_REQUIRED WORK_: Can you pull out each line of the data below that includes the word "same"?

[Stored data entries]
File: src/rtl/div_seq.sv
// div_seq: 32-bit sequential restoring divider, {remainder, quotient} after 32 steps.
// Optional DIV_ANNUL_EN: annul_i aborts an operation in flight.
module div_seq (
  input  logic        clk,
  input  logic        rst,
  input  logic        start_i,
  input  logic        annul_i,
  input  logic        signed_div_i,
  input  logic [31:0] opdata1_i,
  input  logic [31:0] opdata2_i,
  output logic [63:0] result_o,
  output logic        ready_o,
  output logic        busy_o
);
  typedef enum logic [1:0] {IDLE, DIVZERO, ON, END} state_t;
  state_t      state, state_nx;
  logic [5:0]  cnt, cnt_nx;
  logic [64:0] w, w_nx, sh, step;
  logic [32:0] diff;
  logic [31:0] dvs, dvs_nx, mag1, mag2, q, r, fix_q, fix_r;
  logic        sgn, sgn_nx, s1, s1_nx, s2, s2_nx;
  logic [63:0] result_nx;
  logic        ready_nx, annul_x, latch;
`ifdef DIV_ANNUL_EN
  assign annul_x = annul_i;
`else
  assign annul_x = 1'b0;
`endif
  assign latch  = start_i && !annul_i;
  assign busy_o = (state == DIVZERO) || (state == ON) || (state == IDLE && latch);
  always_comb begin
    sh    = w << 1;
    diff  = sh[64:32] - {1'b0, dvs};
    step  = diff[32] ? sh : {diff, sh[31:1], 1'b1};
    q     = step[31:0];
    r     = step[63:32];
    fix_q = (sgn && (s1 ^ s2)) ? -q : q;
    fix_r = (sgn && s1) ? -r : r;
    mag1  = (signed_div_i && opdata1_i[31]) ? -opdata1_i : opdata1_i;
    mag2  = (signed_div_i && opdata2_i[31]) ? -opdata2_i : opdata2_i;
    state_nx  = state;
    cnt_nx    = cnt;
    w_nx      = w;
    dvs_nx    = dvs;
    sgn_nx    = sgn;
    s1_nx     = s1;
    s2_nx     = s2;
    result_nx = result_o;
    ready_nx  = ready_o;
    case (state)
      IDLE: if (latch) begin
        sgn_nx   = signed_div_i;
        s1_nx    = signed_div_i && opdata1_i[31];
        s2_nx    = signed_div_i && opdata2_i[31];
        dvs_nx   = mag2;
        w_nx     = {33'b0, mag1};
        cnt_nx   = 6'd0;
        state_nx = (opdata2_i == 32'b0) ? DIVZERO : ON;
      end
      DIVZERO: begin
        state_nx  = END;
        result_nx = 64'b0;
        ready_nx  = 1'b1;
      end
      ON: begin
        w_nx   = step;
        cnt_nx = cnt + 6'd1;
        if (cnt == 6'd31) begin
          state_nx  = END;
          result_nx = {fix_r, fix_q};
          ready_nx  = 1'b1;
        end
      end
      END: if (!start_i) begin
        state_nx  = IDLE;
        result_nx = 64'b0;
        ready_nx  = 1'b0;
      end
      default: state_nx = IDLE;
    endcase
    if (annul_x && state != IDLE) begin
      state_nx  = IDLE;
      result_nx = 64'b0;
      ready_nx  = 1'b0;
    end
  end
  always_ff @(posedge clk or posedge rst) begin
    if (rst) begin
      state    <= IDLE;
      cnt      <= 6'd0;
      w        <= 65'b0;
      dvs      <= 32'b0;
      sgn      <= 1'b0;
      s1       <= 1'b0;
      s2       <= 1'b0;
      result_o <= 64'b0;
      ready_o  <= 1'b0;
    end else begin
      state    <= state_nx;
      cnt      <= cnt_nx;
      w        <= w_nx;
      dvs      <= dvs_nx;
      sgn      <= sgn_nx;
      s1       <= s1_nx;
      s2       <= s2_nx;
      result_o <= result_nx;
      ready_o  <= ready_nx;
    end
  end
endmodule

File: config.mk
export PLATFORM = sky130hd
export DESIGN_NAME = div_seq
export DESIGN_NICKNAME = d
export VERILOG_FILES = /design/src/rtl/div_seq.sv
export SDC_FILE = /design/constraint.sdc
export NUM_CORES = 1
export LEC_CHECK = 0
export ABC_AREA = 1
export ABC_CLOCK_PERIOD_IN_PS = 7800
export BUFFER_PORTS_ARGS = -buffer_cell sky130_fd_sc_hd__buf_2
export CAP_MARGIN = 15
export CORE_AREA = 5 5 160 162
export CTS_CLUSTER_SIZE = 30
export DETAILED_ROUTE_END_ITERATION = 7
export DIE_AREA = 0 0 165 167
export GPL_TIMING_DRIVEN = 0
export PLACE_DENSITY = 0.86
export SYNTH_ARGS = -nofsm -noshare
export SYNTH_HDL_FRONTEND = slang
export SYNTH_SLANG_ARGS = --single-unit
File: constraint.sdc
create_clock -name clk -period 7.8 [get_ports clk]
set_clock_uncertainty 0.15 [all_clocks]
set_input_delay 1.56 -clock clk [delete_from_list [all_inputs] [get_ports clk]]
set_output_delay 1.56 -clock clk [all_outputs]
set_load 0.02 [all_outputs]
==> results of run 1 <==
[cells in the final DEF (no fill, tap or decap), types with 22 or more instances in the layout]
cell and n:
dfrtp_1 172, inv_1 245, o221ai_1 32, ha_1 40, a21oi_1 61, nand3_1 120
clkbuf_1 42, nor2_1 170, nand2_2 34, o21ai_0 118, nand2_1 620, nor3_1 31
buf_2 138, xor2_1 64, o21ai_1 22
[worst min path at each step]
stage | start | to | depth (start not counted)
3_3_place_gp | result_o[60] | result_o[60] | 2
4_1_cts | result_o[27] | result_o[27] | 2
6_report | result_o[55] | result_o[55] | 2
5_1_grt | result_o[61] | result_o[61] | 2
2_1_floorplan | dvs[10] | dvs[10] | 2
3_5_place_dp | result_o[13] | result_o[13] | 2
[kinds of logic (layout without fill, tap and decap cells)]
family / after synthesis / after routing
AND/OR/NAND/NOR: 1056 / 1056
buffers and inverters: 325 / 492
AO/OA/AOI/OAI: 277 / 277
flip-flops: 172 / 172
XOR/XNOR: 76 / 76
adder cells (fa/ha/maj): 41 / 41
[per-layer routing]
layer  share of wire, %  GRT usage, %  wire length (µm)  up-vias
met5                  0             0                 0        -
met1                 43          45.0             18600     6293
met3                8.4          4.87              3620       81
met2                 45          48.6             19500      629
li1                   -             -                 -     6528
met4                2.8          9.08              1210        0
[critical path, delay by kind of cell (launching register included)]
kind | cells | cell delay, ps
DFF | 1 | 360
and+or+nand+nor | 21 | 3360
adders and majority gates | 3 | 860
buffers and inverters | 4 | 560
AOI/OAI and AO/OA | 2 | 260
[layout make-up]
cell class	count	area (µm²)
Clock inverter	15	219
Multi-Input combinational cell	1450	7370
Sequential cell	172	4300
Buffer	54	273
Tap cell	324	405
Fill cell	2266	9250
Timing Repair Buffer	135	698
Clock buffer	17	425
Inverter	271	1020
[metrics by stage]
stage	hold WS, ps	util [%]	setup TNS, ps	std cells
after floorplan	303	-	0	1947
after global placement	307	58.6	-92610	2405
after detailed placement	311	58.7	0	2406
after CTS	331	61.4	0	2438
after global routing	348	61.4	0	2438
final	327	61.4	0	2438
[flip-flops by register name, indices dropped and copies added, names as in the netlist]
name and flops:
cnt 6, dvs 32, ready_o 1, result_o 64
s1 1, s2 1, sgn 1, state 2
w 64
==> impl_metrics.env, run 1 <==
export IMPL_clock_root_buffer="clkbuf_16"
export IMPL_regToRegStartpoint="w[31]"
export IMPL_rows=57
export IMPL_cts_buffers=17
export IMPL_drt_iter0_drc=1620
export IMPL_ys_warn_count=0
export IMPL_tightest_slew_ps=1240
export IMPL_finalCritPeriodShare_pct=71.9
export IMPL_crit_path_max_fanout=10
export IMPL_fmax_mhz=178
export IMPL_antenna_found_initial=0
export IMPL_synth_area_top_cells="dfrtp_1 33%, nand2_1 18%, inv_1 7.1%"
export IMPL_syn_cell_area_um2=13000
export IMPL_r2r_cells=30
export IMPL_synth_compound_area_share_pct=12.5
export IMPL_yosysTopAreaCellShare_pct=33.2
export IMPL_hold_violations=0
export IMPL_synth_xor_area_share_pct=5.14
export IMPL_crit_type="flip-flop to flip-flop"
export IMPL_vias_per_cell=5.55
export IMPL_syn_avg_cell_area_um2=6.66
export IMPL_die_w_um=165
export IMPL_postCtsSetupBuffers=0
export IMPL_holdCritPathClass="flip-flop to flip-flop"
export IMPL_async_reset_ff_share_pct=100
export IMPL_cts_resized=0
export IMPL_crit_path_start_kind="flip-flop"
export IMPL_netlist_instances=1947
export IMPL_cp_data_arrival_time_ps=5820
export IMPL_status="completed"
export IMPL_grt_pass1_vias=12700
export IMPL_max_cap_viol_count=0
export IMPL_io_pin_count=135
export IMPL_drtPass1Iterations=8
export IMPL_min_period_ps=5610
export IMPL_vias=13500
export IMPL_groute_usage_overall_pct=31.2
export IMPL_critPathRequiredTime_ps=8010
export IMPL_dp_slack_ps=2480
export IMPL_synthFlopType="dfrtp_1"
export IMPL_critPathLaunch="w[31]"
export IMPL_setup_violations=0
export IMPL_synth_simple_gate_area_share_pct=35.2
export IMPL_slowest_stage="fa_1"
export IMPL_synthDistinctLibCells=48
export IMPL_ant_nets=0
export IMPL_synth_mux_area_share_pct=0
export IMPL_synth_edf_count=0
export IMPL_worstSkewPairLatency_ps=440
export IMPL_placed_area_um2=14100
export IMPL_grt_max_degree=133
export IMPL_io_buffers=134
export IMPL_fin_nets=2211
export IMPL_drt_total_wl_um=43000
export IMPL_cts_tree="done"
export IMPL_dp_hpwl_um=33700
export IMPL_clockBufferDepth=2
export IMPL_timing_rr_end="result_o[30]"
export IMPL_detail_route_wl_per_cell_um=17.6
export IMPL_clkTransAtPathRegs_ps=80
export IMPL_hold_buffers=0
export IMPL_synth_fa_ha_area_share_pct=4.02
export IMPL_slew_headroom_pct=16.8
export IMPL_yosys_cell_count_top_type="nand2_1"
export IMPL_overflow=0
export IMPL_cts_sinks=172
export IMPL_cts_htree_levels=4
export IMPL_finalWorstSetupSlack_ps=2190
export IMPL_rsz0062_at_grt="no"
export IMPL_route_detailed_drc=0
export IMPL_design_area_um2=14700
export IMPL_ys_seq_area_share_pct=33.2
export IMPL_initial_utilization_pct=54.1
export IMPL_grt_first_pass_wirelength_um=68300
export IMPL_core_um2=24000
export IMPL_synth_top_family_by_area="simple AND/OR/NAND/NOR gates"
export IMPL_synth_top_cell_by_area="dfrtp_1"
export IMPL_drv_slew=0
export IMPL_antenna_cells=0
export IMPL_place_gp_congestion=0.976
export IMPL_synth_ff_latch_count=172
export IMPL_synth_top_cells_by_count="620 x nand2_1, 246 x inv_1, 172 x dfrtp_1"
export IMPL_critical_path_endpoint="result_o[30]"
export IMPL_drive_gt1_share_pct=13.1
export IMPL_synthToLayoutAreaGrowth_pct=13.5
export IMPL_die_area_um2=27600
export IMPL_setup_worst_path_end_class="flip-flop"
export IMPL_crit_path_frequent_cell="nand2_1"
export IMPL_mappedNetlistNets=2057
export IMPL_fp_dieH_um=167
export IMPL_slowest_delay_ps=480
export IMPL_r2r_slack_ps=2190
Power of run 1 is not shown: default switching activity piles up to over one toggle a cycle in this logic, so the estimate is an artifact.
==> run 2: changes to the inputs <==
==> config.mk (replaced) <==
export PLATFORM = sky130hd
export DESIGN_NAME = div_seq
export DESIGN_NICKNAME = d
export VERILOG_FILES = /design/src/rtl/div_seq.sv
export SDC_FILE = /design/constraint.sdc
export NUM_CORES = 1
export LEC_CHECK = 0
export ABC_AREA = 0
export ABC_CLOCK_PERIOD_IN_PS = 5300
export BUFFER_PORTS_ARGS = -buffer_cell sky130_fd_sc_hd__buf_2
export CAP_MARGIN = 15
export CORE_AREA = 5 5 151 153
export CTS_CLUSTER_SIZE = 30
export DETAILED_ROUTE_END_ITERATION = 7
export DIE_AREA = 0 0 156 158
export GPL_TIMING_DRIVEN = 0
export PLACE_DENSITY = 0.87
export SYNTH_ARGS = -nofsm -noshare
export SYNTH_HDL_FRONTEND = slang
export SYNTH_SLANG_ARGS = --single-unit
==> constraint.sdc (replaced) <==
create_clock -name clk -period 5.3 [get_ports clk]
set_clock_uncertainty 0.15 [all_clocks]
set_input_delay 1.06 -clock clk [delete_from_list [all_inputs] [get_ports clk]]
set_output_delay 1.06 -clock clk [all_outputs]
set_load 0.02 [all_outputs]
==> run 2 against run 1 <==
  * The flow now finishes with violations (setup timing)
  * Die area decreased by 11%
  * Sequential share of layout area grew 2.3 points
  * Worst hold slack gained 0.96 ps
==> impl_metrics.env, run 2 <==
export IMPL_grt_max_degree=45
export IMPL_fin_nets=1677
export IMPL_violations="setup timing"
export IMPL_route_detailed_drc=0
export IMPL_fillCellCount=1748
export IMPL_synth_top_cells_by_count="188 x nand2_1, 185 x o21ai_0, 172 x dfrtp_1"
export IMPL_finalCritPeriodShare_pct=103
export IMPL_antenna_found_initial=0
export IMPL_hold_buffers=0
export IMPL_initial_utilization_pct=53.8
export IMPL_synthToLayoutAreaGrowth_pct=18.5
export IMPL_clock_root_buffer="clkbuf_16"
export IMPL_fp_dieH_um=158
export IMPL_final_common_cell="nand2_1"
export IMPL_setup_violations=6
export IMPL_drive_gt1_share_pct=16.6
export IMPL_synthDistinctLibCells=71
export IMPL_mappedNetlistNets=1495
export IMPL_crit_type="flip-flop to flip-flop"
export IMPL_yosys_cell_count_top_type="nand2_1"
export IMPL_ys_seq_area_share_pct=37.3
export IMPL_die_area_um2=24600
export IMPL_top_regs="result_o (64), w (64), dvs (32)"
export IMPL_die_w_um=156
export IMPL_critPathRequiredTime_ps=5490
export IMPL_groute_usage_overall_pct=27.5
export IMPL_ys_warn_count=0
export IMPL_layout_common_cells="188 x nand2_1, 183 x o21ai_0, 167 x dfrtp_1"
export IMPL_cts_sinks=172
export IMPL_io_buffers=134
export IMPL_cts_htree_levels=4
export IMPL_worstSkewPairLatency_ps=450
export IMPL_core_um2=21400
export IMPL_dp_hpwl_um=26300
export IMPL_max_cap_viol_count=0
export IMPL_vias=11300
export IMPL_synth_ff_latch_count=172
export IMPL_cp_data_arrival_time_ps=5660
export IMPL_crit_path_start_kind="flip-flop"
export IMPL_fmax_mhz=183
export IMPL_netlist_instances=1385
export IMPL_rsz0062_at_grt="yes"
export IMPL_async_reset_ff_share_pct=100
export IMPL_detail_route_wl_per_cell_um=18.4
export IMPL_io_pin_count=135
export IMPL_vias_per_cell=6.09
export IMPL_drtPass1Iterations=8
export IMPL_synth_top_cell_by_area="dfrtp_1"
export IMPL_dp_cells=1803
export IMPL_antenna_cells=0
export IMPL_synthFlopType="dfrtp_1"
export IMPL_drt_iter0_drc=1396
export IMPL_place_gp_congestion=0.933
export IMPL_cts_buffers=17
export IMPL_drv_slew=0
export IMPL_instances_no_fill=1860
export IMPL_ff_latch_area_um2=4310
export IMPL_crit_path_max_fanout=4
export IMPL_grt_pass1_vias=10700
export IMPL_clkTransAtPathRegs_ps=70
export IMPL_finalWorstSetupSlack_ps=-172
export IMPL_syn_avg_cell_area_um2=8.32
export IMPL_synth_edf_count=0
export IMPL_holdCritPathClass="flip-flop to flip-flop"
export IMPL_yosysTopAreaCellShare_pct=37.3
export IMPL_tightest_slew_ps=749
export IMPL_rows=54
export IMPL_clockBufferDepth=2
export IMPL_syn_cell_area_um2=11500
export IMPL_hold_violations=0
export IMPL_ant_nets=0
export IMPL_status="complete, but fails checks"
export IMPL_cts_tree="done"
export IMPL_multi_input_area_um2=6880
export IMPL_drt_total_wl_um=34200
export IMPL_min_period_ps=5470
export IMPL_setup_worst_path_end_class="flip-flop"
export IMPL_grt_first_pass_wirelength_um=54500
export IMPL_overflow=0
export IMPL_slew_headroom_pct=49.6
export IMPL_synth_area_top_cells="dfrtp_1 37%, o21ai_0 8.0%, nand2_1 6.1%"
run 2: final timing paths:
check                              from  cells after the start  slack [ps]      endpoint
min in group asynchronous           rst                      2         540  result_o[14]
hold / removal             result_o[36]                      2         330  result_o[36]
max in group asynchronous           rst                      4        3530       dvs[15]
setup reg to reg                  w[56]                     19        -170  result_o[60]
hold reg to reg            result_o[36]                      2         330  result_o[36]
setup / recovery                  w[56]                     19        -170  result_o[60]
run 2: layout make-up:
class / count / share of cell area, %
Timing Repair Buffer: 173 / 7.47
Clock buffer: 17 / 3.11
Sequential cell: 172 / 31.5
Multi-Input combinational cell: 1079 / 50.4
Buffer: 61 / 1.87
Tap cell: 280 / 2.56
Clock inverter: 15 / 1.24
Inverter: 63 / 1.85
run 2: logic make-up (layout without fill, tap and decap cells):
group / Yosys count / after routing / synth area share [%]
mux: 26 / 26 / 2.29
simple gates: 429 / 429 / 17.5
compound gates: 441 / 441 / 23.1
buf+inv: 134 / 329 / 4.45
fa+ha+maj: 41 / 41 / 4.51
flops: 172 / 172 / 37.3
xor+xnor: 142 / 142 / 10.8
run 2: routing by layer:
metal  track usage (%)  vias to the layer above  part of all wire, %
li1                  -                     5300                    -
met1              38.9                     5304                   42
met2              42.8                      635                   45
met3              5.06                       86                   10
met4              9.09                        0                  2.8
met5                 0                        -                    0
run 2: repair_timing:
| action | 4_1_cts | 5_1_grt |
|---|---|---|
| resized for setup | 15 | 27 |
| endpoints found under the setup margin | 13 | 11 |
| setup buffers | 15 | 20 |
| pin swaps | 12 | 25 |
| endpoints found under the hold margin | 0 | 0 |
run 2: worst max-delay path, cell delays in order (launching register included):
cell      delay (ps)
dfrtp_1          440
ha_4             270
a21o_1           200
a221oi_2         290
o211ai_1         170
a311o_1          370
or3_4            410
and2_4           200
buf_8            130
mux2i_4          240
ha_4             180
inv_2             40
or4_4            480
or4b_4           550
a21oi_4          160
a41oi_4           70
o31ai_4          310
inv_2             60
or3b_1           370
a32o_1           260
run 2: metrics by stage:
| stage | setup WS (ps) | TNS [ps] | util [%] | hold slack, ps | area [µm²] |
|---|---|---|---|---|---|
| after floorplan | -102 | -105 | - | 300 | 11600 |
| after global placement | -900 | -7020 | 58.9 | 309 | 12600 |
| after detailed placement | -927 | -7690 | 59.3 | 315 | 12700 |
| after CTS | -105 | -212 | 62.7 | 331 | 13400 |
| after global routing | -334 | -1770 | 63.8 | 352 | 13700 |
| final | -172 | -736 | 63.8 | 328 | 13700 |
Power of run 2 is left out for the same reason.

==

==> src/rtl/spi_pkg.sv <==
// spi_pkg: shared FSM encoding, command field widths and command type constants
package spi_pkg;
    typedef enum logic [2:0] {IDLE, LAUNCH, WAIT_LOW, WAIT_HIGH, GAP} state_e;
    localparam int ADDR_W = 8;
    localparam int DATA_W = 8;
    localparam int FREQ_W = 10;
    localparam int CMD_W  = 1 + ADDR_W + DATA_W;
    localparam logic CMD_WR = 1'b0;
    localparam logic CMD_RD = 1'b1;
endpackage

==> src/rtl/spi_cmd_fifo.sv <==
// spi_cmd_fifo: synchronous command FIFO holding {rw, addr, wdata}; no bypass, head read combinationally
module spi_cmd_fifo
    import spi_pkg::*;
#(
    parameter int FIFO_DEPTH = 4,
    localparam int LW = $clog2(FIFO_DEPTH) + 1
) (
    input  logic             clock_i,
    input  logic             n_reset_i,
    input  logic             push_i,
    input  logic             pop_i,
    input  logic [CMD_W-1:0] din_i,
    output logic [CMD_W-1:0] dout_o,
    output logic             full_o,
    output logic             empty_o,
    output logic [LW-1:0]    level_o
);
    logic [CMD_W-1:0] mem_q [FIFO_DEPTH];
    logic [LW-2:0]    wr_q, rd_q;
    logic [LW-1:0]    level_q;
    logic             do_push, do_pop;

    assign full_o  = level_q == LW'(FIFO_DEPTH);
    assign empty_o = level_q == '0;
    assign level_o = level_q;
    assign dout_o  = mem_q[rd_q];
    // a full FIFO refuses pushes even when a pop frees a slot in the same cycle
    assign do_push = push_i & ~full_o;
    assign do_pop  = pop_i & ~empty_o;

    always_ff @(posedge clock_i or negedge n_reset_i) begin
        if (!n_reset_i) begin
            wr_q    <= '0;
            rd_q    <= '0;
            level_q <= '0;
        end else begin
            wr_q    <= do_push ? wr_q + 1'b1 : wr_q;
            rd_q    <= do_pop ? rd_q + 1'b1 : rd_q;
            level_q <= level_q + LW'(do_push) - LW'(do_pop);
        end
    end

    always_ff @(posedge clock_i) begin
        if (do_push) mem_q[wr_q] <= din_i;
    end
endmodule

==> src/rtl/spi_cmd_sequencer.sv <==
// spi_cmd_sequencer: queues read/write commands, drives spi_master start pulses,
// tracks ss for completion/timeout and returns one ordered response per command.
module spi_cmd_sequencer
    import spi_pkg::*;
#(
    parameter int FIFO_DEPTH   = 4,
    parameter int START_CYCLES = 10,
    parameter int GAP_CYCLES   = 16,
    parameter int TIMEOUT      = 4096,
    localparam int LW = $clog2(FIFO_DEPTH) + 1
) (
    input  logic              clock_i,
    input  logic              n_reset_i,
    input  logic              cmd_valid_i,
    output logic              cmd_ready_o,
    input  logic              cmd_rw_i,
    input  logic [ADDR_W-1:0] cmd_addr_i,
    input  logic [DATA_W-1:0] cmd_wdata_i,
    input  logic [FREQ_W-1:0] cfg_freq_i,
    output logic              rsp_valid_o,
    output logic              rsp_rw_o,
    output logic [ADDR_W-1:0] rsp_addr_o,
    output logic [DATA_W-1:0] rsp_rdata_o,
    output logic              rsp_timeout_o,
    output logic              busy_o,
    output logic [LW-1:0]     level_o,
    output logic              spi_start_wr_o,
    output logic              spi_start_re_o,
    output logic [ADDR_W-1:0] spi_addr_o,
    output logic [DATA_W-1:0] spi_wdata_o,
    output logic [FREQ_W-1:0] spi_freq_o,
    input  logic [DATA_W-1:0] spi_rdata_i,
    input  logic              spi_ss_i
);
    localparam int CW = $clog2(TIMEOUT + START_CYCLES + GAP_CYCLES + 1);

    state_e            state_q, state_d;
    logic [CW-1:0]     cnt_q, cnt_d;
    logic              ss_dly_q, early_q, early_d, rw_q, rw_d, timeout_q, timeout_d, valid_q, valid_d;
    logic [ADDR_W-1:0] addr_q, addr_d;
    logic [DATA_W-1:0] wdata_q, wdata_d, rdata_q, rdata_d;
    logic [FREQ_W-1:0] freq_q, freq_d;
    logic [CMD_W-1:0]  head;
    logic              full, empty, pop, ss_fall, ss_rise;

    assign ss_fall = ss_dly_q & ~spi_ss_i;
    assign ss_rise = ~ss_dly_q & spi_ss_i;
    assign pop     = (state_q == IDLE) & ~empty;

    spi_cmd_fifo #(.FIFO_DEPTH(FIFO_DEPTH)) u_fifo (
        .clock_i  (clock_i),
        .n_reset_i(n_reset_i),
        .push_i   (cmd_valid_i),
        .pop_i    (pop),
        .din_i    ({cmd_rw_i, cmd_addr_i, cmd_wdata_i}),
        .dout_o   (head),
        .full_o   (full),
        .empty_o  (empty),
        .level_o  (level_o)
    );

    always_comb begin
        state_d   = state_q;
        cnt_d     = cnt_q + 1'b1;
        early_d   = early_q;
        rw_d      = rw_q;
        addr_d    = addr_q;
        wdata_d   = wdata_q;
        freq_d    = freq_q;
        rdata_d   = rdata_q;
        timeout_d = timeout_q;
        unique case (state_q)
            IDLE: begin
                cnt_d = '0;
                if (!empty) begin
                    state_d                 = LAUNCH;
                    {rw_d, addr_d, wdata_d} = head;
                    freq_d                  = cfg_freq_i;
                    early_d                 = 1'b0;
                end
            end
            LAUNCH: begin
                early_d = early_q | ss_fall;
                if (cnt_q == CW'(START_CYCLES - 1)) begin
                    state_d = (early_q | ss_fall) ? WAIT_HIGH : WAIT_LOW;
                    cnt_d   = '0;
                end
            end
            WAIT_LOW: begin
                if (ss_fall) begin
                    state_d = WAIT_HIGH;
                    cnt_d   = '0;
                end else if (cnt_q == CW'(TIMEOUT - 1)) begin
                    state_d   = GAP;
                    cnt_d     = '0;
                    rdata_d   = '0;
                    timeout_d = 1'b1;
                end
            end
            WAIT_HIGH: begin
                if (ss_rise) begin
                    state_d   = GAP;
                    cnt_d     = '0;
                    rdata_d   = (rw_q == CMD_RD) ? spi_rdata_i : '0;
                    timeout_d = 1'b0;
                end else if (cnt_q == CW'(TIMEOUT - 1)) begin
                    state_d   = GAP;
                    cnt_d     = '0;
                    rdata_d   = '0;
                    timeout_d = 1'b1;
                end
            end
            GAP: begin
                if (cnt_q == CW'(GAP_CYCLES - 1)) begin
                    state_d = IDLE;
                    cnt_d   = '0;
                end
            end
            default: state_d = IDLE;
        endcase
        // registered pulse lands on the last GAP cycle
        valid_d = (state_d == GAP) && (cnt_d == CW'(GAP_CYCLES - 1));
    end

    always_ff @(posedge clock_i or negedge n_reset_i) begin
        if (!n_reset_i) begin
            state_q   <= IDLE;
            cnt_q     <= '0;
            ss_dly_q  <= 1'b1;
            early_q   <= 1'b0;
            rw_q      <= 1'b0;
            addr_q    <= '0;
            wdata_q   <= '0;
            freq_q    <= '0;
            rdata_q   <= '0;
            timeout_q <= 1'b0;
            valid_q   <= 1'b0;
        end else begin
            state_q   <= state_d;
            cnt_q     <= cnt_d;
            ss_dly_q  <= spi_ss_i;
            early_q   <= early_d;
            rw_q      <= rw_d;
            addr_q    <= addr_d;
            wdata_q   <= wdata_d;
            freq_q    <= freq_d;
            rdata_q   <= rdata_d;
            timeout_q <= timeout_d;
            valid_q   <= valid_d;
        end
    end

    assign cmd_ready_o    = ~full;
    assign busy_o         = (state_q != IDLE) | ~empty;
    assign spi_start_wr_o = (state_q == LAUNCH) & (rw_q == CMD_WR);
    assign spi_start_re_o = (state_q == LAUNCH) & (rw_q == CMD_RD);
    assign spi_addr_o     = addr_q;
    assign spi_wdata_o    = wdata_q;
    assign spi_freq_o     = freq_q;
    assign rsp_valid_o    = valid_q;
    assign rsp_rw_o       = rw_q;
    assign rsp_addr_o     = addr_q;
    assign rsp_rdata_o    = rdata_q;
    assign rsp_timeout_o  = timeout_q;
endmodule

_SOLUTION FOR THIS PROBLEM_:
Power of run 2 is left out for the same reason.
    // a full FIFO refuses pushes even when a pop frees a slot in the same cycle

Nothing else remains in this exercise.